DATASET RECORDS: Begin

**src/rtl/aud_rx_pkg.sv**
```systemverilog
package aud_rx_pkg;
  localparam int SMP_W = 32;
  localparam int LEN_W = 6;

  typedef enum logic [2:0] {
    FMT_LJ   = 3'd0,
    FMT_RJ   = 3'd1,
    FMT_I2S  = 3'd2,
    FMT_DSPA = 3'd3,
    FMT_DSPB = 3'd4
  } fmt_e;

  function automatic logic is_pulse_fmt(fmt_e f);
    return (f == FMT_DSPA) || (f == FMT_DSPB);
  endfunction

  // Effective word length from the control code, the format and the 32-clock detection.
  function automatic logic [LEN_W-1:0] eff_len(logic [1:0] code, fmt_e f, logic short32);
    logic [LEN_W-1:0] n;
    case (code)
      2'd0: n = 6'd16;
      2'd1: n = 6'd20;
      2'd2: n = 6'd24;
      default: n = 6'd32;
    endcase
    if (f == FMT_RJ && code == 2'd3) n = 6'd24;
    if (short32 && !is_pulse_fmt(f)) n = 6'd16;
    return n;
  endfunction

  // The shift register holds the word in its low n bits; move it to the top, zero below.
  function automatic logic [SMP_W-1:0] left_align(logic [SMP_W-1:0] v, logic [LEN_W-1:0] n);
    return v << (6'd32 - n);
  endfunction
endpackage

```
**src/rtl/aud_rx_edge.sv**
```systemverilog
module aud_rx_edge #(
  parameter int NCH = 3
) (
  input  logic           clk,
  input  logic           rst_n,
  input  logic           lr_inv_i,
  input  logic           bclk_inv_i,
  input  logic           bclk_i,
  input  logic           lrclk_i,
  input  logic [NCH-1:0] din_i,
  output logic           rise_o,
  output logic           lr_o,
  output logic [NCH-1:0] din_o
);
  logic bclk_e, bclk_q;

  assign bclk_e = bclk_i ^ bclk_inv_i;
  assign rise_o = bclk_e & ~bclk_q;
  assign lr_o   = lrclk_i ^ lr_inv_i;
  assign din_o  = din_i;

  always_ff @(posedge clk) begin
    if (!rst_n) bclk_q <= 1'b0;
    else        bclk_q <= bclk_e;
  end

  AST_RISE_SPACED: assert property (@(posedge clk) disable iff (!rst_n)
    rise_o |=> !rise_o);
endmodule

```
**src/rtl/aud_rx_frame.sv**
```systemverilog
module aud_rx_frame
  import aud_rx_pkg::*;
#(
  parameter int NCH = 3,
  parameter int CW  = 8
) (
  input  logic                      clk,
  input  logic                      rst_n,
  input  fmt_e                      fmt_i,
  input  logic [1:0]                wl_i,
  input  logic                      rise_i,
  input  logic                      lr_i,
  input  logic [NCH-1:0]            din_i,
  output logic [NCH-1:0]            wdone_o,
  output logic                      wleft_o,
  output logic [NCH-1:0][SMP_W-1:0] wdata_o
);
  localparam int NSLOT = 2 * NCH;
  localparam int SLW   = $clog2(NSLOT);
  localparam logic [CW-1:0] CMAX = {CW{1'b1}};

  logic                      lr_prev, short_q, run_q, side_q;
  logic [CW-1:0]             cnt_q, fcnt_q, cnt_new, off;
  logic [LEN_W-1:0]          bpos_q, idx, len;
  logic [SLW-1:0]            slot_q, sl;
  logic [NCH-1:0][SMP_W-1:0] sh_q, sh_n;
  logic trans, rise_lr, pulse, rj, start, begin_w, cap, side, wfin;

  always_comb begin
    trans   = rise_i & (lr_i != lr_prev);
    rise_lr = trans & lr_i;
    pulse   = is_pulse_fmt(fmt_i);
    rj      = (fmt_i == FMT_RJ);
    start   = pulse ? rise_lr : trans;
    cnt_new = start ? '0 : ((cnt_q == CMAX) ? cnt_q : cnt_q + 1'b1);
    off     = (fmt_i == FMT_I2S || fmt_i == FMT_DSPA) ? CW'(1) : '0;
    len     = eff_len(wl_i, fmt_i, short_q);
    begin_w = rise_i & ~rj & (cnt_new == off);
    cap     = begin_w | (rise_i & ~rj & run_q);
    idx     = begin_w ? '0 : bpos_q;
    sl      = begin_w ? '0 : slot_q;
    side    = begin_w ? ((fmt_i == FMT_I2S) ? ~lr_i : lr_i) : side_q;
    wfin    = cap & (idx == len - 6'd1);
  end

  for (genvar k = 0; k < NCH; k++) begin : g_ch
    assign sh_n[k] = {sh_q[k][SMP_W-2:0], din_i[k]};
    assign wdone_o[k] = rj    ? trans :
                        pulse ? (wfin & (sl[SLW-1:1] == (SLW-1)'(k))) : wfin;
    assign wdata_o[k] = rj    ? left_align(sh_q[k], len) :
                        pulse ? left_align(sh_n[0], len) : left_align(sh_n[k], len);
  end

  assign wleft_o = rj ? lr_prev : (pulse ? ~sl[0] : side);

  always_ff @(posedge clk) begin
    if (!rst_n) begin
      lr_prev <= 1'b0;
      cnt_q   <= CMAX;
      fcnt_q  <= '0;
      short_q <= 1'b0;
      run_q   <= 1'b0;
      bpos_q  <= '0;
      slot_q  <= '0;
      side_q  <= 1'b0;
      sh_q    <= '0;
    end else if (rise_i) begin
      lr_prev <= lr_i;
      cnt_q   <= cnt_new;
      sh_q    <= sh_n;
      fcnt_q  <= rise_lr ? CW'(1) : ((fcnt_q == CMAX) ? fcnt_q : fcnt_q + 1'b1);
      if (rise_lr) short_q <= (fcnt_q == CW'(32));
      if (cap) begin
        side_q <= side;
        if (idx < len - 6'd1) begin
          run_q  <= 1'b1;
          bpos_q <= idx + 1'b1;
          slot_q <= sl;
        end else if (wfin && pulse && sl < SLW'(NSLOT - 1)) begin
          run_q  <= 1'b1;
          bpos_q <= '0;
          slot_q <= sl + 1'b1;
        end else begin
          run_q  <= 1'b0;
        end
      end
    end
  end

  AST_DONE_ON_RISE: assert property (@(posedge clk) disable iff (!rst_n)
    (|wdone_o) |-> rise_i);
  AST_PULSE_ONE_WORD: assert property (@(posedge clk) disable iff (!rst_n)
    pulse |-> $onehot0(wdone_o));
  AST_RJ_AT_TRANSITION: assert property (@(posedge clk) disable iff (!rst_n)
    (rj && (|wdone_o)) |=> (lr_prev != $past(lr_prev)));
  AST_SHORT_AT_RISING: assert property (@(posedge clk) disable iff (!rst_n)
    !$stable(short_q) |-> $past(rise_lr));
endmodule

```
**src/rtl/aud_rx_pair.sv**
```systemverilog
module aud_rx_pair
  import aud_rx_pkg::*;
(
  input  logic             clk,
  input  logic             rst_n,
  input  logic             wdone_i,
  input  logic             wleft_i,
  input  logic [SMP_W-1:0] wdata_i,
  output logic [SMP_W-1:0] smp_l_o,
  output logic [SMP_W-1:0] smp_r_o,
  output logic             vld_o
);
  logic [SMP_W-1:0] pend_q;
  logic             got_l_q;

  always_ff @(posedge clk) begin
    if (!rst_n) begin
      pend_q  <= '0;
      got_l_q <= 1'b0;
      smp_l_o <= '0;
      smp_r_o <= '0;
      vld_o   <= 1'b0;
    end else begin
      vld_o <= 1'b0;
      if (wdone_i && wleft_i) begin
        pend_q  <= wdata_i;
        got_l_q <= 1'b1;
      end else if (wdone_i && got_l_q) begin
        smp_l_o <= pend_q;
        smp_r_o <= wdata_i;
        vld_o   <= 1'b1;
        got_l_q <= 1'b0;
      end
    end
  end

  AST_VLD_PULSE: assert property (@(posedge clk) disable iff (!rst_n)
    vld_o |=> !vld_o);
  AST_VLD_AFTER_LEFT: assert property (@(posedge clk) disable iff (!rst_n)
    vld_o |-> $past(got_l_q));
endmodule

```
**src/rtl/aud_rx_top.sv**
```systemverilog
module aud_rx_top
  import aud_rx_pkg::*;
#(
  parameter int NCH = 3,
  parameter int CW  = 8
) (
  input  logic                      clk,
  input  logic                      rst_n,
  input  logic [2:0]                fmt_i,
  input  logic [1:0]                wl_i,
  input  logic                      lr_inv_i,
  input  logic                      bclk_inv_i,
  input  logic                      bclk_i,
  input  logic                      lrclk_i,
  input  logic [NCH-1:0]            din_i,
  output logic [NCH-1:0][SMP_W-1:0] smp_l_o,
  output logic [NCH-1:0][SMP_W-1:0] smp_r_o,
  output logic [NCH-1:0]            smp_vld_o
);
  logic                      rise, lr, wleft;
  logic [NCH-1:0]            din_s, wdone;
  logic [NCH-1:0][SMP_W-1:0] wdata;

  aud_rx_edge #(.NCH(NCH)) u_edge (
    .clk(clk), .rst_n(rst_n), .lr_inv_i(lr_inv_i), .bclk_inv_i(bclk_inv_i),
    .bclk_i(bclk_i), .lrclk_i(lrclk_i), .din_i(din_i),
    .rise_o(rise), .lr_o(lr), .din_o(din_s)
  );

  aud_rx_frame #(.NCH(NCH), .CW(CW)) u_frame (
    .clk(clk), .rst_n(rst_n), .fmt_i(fmt_e'(fmt_i)), .wl_i(wl_i),
    .rise_i(rise), .lr_i(lr), .din_i(din_s),
    .wdone_o(wdone), .wleft_o(wleft), .wdata_o(wdata)
  );

  for (genvar k = 0; k < NCH; k++) begin : g_pair
    aud_rx_pair u_pair (
      .clk(clk), .rst_n(rst_n), .wdone_i(wdone[k]), .wleft_i(wleft),
      .wdata_i(wdata[k]), .smp_l_o(smp_l_o[k]), .smp_r_o(smp_r_o[k]),
      .vld_o(smp_vld_o[k])
    );
  end
endmodule

```
**config.mk**
```make
export PLATFORM = sky130hd
export DESIGN_NAME = aud_rx_top
export DESIGN_NICKNAME = d
export VERILOG_FILES = /design/src/rtl/aud_rx_pkg.sv /design/src/rtl/aud_rx_edge.sv /design/src/rtl/aud_rx_frame.sv /design/src/rtl/aud_rx_pair.sv /design/src/rtl/aud_rx_top.sv
export SDC_FILE = /design/constraint.sdc
export NUM_CORES = 1
export LEC_CHECK = 0
export ABC_CLOCK_PERIOD_IN_PS = 7400
export BUFFER_PORTS_ARGS = -buffer_cell sky130_fd_sc_hd__buf_2
export CORE_AREA = 2 2 190 192
export DETAILED_ROUTE_END_ITERATION = 6
export DIE_AREA = 0 0 192 194
export GPL_TIMING_DRIVEN = 0
export PLACE_DENSITY = 0.79
export SYNTH_ARGS = -nofsm -noshare
export SYNTH_HDL_FRONTEND = slang
export SYNTH_SLANG_ARGS = --single-unit
```
**constraint.sdc**
```tcl
create_clock -name clk -period 7.4 [get_ports clk]
set_clock_uncertainty 0.2 [all_clocks]
set_input_delay 0.74 -clock clk [delete_from_list [all_inputs] [get_ports clk]]
set_output_delay 0.74 -clock clk [all_outputs]
set_load 0.02 [all_outputs]
```
==> results of run 1 <==
==> cells in the final DEF, fill, tap and decap left out, types with 7 or more instances in the layout <==
cell type,synthesis,final
a211oi_1,29,29
a21o_1,7,7
a21oi_1,255,255
a221o_1,7,7
a22oi_1,7,7
a31oi_1,10,10
and2_1,25,25
and3_1,12,12
buf_1,9,8
buf_2,29,238
buf_4,12,12
buf_6,12,12
clkbuf_1,153,153
clkbuf_16,0,42
clkinv_2,0,9
dfxtp_1,420,420
ha_1,10,10
inv_1,8,8
mux2_2,11,11
mux2i_1,256,256
mux4_2,21,21
nand2_1,492,492
nand3_1,148,148
nor2_1,129,129
nor3_1,23,23
o211ai_1,38,38
o21ai_0,153,153
o21ai_1,10,10
o221ai_1,10,10
o22ai_1,8,8
o2bb2ai_1,12,12
o31ai_1,8,8
or3_1,8,8
==> registers in the layout, summed over array words and instances (netlist names) <==
register	count
g_pair.u_pair.got_l_q	3
g_pair.u_pair.pend_q	96
g_pair.u_pair.smp_l_o	96
g_pair.u_pair.smp_r_o	96
g_pair.u_pair.vld_o	3
u_edge.bclk_q	1
u_frame.bpos_q	6
u_frame.cnt_q	8
u_frame.fcnt_q	8
u_frame.lr_prev	1
u_frame.run_q	1
u_frame.sh_n	93
u_frame.sh_q	3
u_frame.short_q	1
u_frame.side_q	1
u_frame.slot_q	3
==> metrics by stage <==
step	instances	cell area, sq um	setup slack [ns]	hold WS [ns]
after floorplan	2455	20400	1.28	0.234
after global routing	3195	23500	0.0595	0.270
after global placement	3123	22000	-1.33	0.243
after detailed placement	3124	22000	-1.27	0.247
after CTS	3195	23500	0.470	0.256
final	3196	23500	0.314	0.257
==> synth_stat cells, types with 4 or more instances <==
cell / instances
a211oi_1: 29
and4_1: 4
mux2i_1: 256
nand3_1: 148
xor2_1: 5
nor4_1: 4
a21oi_1: 255
or3_1: 8
nand2_1: 492
dfxtp_1: 420
buf_6: 12
nor2_1: 129
mux4_2: 21
buf_2: 29
o31ai_1: 8
a31o_2: 6
xnor2_1: 6
o21ai_1: 10
nand4_1: 4
inv_1: 8
a211o_1: 4
buf_4: 12
and2_1: 25
a32oi_1: 6
clkbuf_1: 153
a31oi_1: 10
ha_1: 10
o21ai_0: 153
o22ai_1: 8
nand2b_1: 4
a22oi_1: 7
nand3b_1: 4
o211ai_1: 38
mux2_4: 4
a221o_1: 7
nor3_1: 23
o221ai_1: 10
buf_1: 9
a21o_1: 7
mux2_2: 11
o2bb2ai_1: 12
and3_1: 12
o21a_1: 4
==> worst max-delay path, stage by stage <==
cell	delay [ns]
buf_2	0.10
buf_2	0.16
or3b_1	0.25
and2_1	0.14
buf_2	0.31
clkbuf_1	0.56
buf_2	0.47
nor2_1	0.08
o21ai_0	0.16
ha_1	0.20
clkbuf_1	0.56
o21a_1	0.23
a211oi_2	0.09
inv_2	0.55
ha_1	0.24
nand2_1	0.05
nor2_1	0.30
nand3_1	0.12
a21oi_1	0.45
o21bai_1	0.32
o31a_1	0.22
buf_2	0.21
clkbuf_1	0.45
o311ai_0	0.25
a21oi_1	0.18
==> power groups by stage <==
stage	Combinational, W	Sequential (W)	Clock, W
2_1_floorplan	0.000393	0.00233	0
3_3_place_gp	0.000625	0.00234	0
3_5_place_dp	0.000633	0.00234	0
4_1_cts	0.000634	0.00229	0.00222
5_1_grt	0.000691	0.00229	0.00231
6_report	0.000669	0.00229	0.00223
==> final cells by class <==
cell class | instances | area (sq um)
Buffer | 214 | 993
Fill cell | 2723 | 11800
Clock buffer | 50 | 1130
Sequential cell | 420 | 8410
Timing Repair Buffer | 208 | 1040
Tap cell | 461 | 577
Clock inverter | 23 | 288
Antenna cell | 1 | 2.50
Inverter | 10 | 37.5
Multi-Input combinational cell | 1809 | 11000
==> worst paths after layout <==
kind / slack (ns) / cells after the start / start / to
setup / recovery: 0.31 / 25 / fmt_i[2] / g_pair[2].u_pair.smp_r_o[27]$_SDFFE_PN0P_
hold / removal: 0.26 / 2 / g_pair[1].u_pair.smp_r_o[25]$_SDFFE_PN0P_ / g_pair[1].u_pair.smp_r_o[25]$_SDFFE_PN0P_
setup reg to reg: 0.66 / 21 / u_frame.short_q$_SDFFE_PN0P_ / g_pair[2].u_pair.smp_r_o[27]$_SDFFE_PN0P_
hold reg to reg: 0.26 / 2 / g_pair[1].u_pair.smp_r_o[25]$_SDFFE_PN0P_ / g_pair[1].u_pair.smp_r_o[25]$_SDFFE_PN0P_
==> what timing repair did <==
action | 4_1_cts | 5_1_grt
endpoints found under the setup margin | 297 | 4
buffers inserted | 0 | 0
resized for setup | 1 | 2
==> cell families (layout without fill, tap and decap cells) <==
family | Yosys count | after routing
multiplexers | 292 | 292
other | 1 | 2
adder cells (fa/ha/maj) | 10 | 10
AND/OR/NAND/NOR | 882 | 882
XOR/XNOR | 11 | 11
flip-flops | 420 | 420
buffers and inverters | 226 | 505
AO/OA/AOI/OAI | 613 | 613
==> routing by layer <==
layer / global-route usage [%] / vias to the layer above
met3: 12.6 / 353
met5: 0 / -
met1: 58.4 / 10100
met2: 68.2 / 1628
li1: - / 9188
met4: 22.7 / 0
==> reports/results.ini, run 1 <==
[run_status]
status=complete, but fails checks
violations=DRC

[drt]
first_pass_iters=7
ant_nets=0
viasPerCell=6.66
via_count=21300
highest_layer=met4
drc_errors=13
finalWirelength_um=85400
wl_met2_um=36800
drt_iter0_markers=2761
routedWlPerCell_um=26.7
wl_met3_um=10500
wl_met1_um=32800

[sta]
slew_headroom_pct=12.0
setup_viol=0
fin_setup_tns_ns=0
slew_viol_final=0
fin_crit_ns=7.09
hold_viol=0
rsz0062_at_grt=no
fmax_mhz=141
post-route-period-util_pct=95.8
worst_pin_slew_ns=1.32

[floorplanning]
num_io_pins=209
die_y_um=194
dieArea_sq_um=37200
fp.coreArea_sq_um=35200
std_cell_rows=69
start_util_pct=58.0
die_w_um=192

[logic_synthesis]
synth_top_area_share_pct=41.2
synth.mux.area_fraction_pct=15.8
synth_xor_area_share_pct=0.472
synth.avg_cell_area_sq_um=8.32
synth_fp_nets=2479
synth_simple_gate_area_share_pct=18.8
synth-edff-count=0
synth_compound_area_share_pct=18.1
syn-cell-area_sq_um=20400
ys_seq_area_share_pct=41.2
synthCells=2455
yosys_warnings=0
synth.distinct_cells=85
yosys_most_used_dff=dfxtp_1
yosysTopAreaCell=dfxtp_1
synth_fa_ha_area_share_pct=0.613
synth_area_leaders=dfxtp_1 (41%), mux2i_1 (13%), nand2_1 (9.0%)
synth_seq_cells=420
synth_top_family_by_area=simple AND/OR/NAND/NOR gates
async_flop_share_pct=0

[clock_network]
cts-root-buf=clkbuf_16
clock_path_buffers=3
clk_latency_ns=0.59
cts_tree=yes
htree_num_levels=2
cts.sink_count=420
postCtsHoldBufs=0
numCtsBuffers=42
path_clk_slew_ns=0.07

[pwr]
power.share.clock_pct=43.0
power.leakage_nw=9.53
power.density_nw_per_um2=221
peakVddDrop_uv=291
power_frac_comb_pct=12.9
swShare_pct=28.5
switchingPower_w=0.00148
p_total_w=0.00519
p_seq_share_pct=44.1
power.internal_w=0.00371

[global_route]
grt_pass1_wl_um=125000
grt_max_degree=26
antenna_found_initial=1
grt_pass1_vias=20100
grt_remaining_overflow=0
grtUsageTotal_pct=44.9

[placed_design]
dpl.hpwl_um=64400
gp_congestion=1.02
placement.io_buffers=207

[worst_setup_path]
worstPathArrival_ns=7.40
start_kind=primary input
critical_path_class=primary input to register
critPathMaxFanout=25
crit_path_end_kind=register
cp_data_required_time_ns=7.71

[final_layout]
area_growth_pct=14.9
drive_gt1_share_pct=14.6
nets=2729
utilization_pct=66.6

[flow_run]
cap_viol_max_count=0

[hold_path]
min_path_type=register to register

No activity file was read; power rests on OpenSTA's default activity.
==> run 2, diff against run 1 <==
- CORE_AREA: 2 2 190 192 -> 2 2 188 190
- CTS_BUF_LIST: unset -> sky130_fd_sc_hd__clkbuf_8
- DIE_AREA: 0 0 192 194 -> 0 0 190 192
- PLACE_DENSITY: 0.79 -> 0.8
==> reports/results.ini, run 2 (synthesized netlist as in run 1, its figures left out) <==
[final_layout]
utilization_pct=68.6  ; +2.0 points
layout_common_cells=nand2_1 (492), dfxtp_1 (420), mux2i_1 (256)
area_growth_pct=15.1
reg_top3=g_pair.u_pair.pend_q x96, g_pair.u_pair.smp_l_o x96, g_pair.u_pair.smp_r_o x96
nets=2757  ; +1.0%
drive_gt1_share_pct=15.6  ; +1.0 points
nFillCells=2617  ; -3.9%
layout.cells.most_common=nand2_1
final_cells=3239  ; +1.3%

[floorplanning]
std_cell_rows=68  ; -1.4%
fp.coreArea_sq_um=34300  ; -2.7%
num_io_pins=209  ; unchanged
dieArea_sq_um=36500  ; -2.1%
die_y_um=192  ; -1.0%
start_util_pct=59.6  ; +1.6 points
die_w_um=190  ; -1.0%

[sta]
fin_crit_ns=7.28  ; +0.190 ns
slew_headroom_pct=0.924  ; -11 points
rsz0062_at_grt=no
fin_setup_tns_ns=0  ; unchanged
slew_viol_final=0  ; unchanged
post-route-period-util_pct=98.3  ; +2.6 points
worst_pin_slew_ns=1.47  ; +0.147 ns
fmax_mhz=137  ; -2.6%
setup_viol=0  ; unchanged
hold_ws_ns=0.220  ; -0.0369 ns
hold_viol=0  ; unchanged

[worst_setup_path]
timing.rr.start=u_frame.short_q$_SDFFE_PN0P_
critPathMaxFanout=16  ; -36%
r2r_cells=22  ; +4.8%
worstPathArrival_ns=7.66  ; +0.26 ns
r2r_setup_slack_ns=0.32  ; -0.34 ns
critical_path_class=primary input to register
start_kind=primary input
cp_data_required_time_ns=7.79  ; +0.08 ns
cp-startpoint=fmt_i[2]
crit_path_end_kind=register
worst_r2r_endpoint=g_pair[0].u_pair.pend_q[21]$_SDFFE_PN0P_

[clock_network]
path_clk_slew_ns=0.06  ; about the same
postCtsHoldBufs=0  ; unchanged
clock_path_buffers=3  ; unchanged
clk_latency_ns=0.68  ; +0.09 ns
cts-root-buf=clkbuf_8
numCtsBuffers=69  ; +64%
cts.sink_count=420  ; unchanged
htree_num_levels=3  ; +1
cts_tree=yes

[pwr]
peakVddDrop_uv=217  ; -25%
power.share.clock_pct=42.4  ; -0.6 points
p_seq_share_pct=44.6  ; +0.5 points
power_frac_comb_pct=13.0  ; about the same
swShare_pct=29.4  ; +0.94 points
p_total_w=0.00513  ; -1.2%
power.leakage_nw=9.65  ; +1.3%
power.density_nw_per_um2=218  ; -1.4%
switchingPower_w=0.00151  ; +2.0%
power.internal_w=0.00362  ; -2.5%

[placed_design]
place_inst=3118  ; -0.19%
dpl.hpwl_um=63600  ; -1.2%
placement.io_buffers=207  ; unchanged
gp_congestion=1.08  ; +5.9%

[hold_path]
hold_depth=3  ; +1
holdPathEnd=u_edge.bclk_q$_SDFF_PN0_
min_path_type=primary input to register
worstHoldStart=bclk_i

[drt]
viasPerCell=6.68  ; +0.37%
first_pass_iters=7  ; unchanged
finalWirelength_um=85500  ; +0.14%
via_count=21600  ; +1.7%
drc_errors=1  ; -12
routedWlPerCell_um=26.4  ; -1.2%
drt_iter0_markers=3306  ; +20%
ant_nets=0  ; unchanged

[global_route]
grtUsageTotal_pct=45.5  ; +0.59 points
grt_max_degree=17  ; -35%
antenna_found_initial=1  ; unchanged
grt_pass1_wl_um=124000  ; -1.1%
grt_pass1_vias=20000  ; -0.37%
grt_remaining_overflow=0  ; unchanged

[run_status]
status=complete, but fails checks
violations=DRC, capacitance limit

[flow_run]
cap_viol_max_count=1  ; +1

run 2: cell count changes in the layout (fill, tap and decap cells not counted), sizes merged:
| cell | previous run | this run |
|---|---|---|
| diode | 1 | 2 |
| inv | 11 | 29 |
| clkinvlp | 4 | 2 |
| clkbuf | 201 | 242 |
| buf | 271 | 269 |
| clkinv | 13 | 8 |
| bufinv | 5 | 3 |
run 2: power groups by stage:
stage / Sequential, W / Clock, W / Combinational [W]
2_1_floorplan: 0.00233 / 0 / 0.000393
3_3_place_gp: 0.00234 / 0 / 0.000620
3_5_place_dp: 0.00234 / 0 / 0.000625
4_1_cts: 0.00229 / 0.00215 / 0.000629
5_1_grt: 0.00229 / 0.00225 / 0.000681
6_report: 0.00229 / 0.00217 / 0.000666
run 2: per-layer routing:
layer | vias up | share of wire (%) | track usage [%]
met2 | 1702 | 44 | 71.5
met3 | 334 | 13 | 12.5
li1 | 9258 | - | -
met4 | 0 | 5.2 | 21.2
met1 | 10300 | 38 | 58.2
met5 | - | 0 | 0
run 2: cell type report:
class / instances / area [sq um] / share of cell area [%]
Multi-Input combinational cell: 1809 / 11000 / 46.7
Tap cell: 455 / 569 / 2.42
Timing Repair Buffer: 208 / 1040 / 4.43
Buffer: 215 / 1000 / 4.27
Clock buffer: 88 / 1210 / 5.15
Sequential cell: 420 / 8410 / 35.8
Inverter: 10 / 37.5 / 0.160
Antenna cell: 2 / 5.00 / 0.0213
Clock inverter: 32 / 249 / 1.06
run 2: what timing repair did:
action | CTS | global route
endpoints found under the setup margin | 260 | 177
setup buffers | 0 | 0
cloned | 0 | 0
gates resized for setup | 2 | 5
run 2: stage by stage:
step	instance area, sq um	setup slack, ns
6_report	23500	0.124
5_1_grt	23500	0.0151
4_1_cts	23500	0.150
3_5_place_dp	22000	-1.24
3_3_place_gp	22000	-1.20
2_1_floorplan	20400	1.28
run 2: critical path, stage by stage:
cell and delay, ns:
buf_2 0.08, buf_2 0.19, or3b_2 0.18, clkbuf_1 0.45, clkbuf_2 0.44, clkbuf_1 0.53, a21oi_1 0.14, o21ai_0 0.22
ha_1 0.22, clkbuf_1 0.62, o21a_1 0.24, a211oi_2 0.11, inv_2 0.35, clkbuf_2 0.46, ha_1 0.21, nand2_1 0.06
nor2_1 0.29, nand3_1 0.15, a21oi_2 0.33, o32a_1 0.42, a21boi_0 0.24, buf_2 0.36, clkbuf_1 0.37, nand3_1 0.17
o21ai_0 0.11
run 2: worst max-delay path by stage:
stage                                                           to  slack [ns]  cells past startpoint
final                     g_pair[0].u_pair.pend_q[21]$_SDFFE_PN0P_        0.12                     25
after detailed placement  g_pair[0].u_pair.pend_q[20]$_SDFFE_PN0P_       -1.24                     26
after CTS                 g_pair[0].u_pair.pend_q[20]$_SDFFE_PN0P_        0.15                     24
after global routing      g_pair[0].u_pair.pend_q[21]$_SDFFE_PN0P_        0.02                     25
after global placement    g_pair[2].u_pair.smp_l_o[2]$_SDFFE_PN0P_       -1.20                     26
after floorplan           g_pair[0].u_pair.pend_q[20]$_SDFFE_PN0P_        1.28                     24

DATASET RECORDS: End

PROBLEM
Only the number is wanted. Count the lines above that include the word "netlist".

RESULT OF THE TASK
2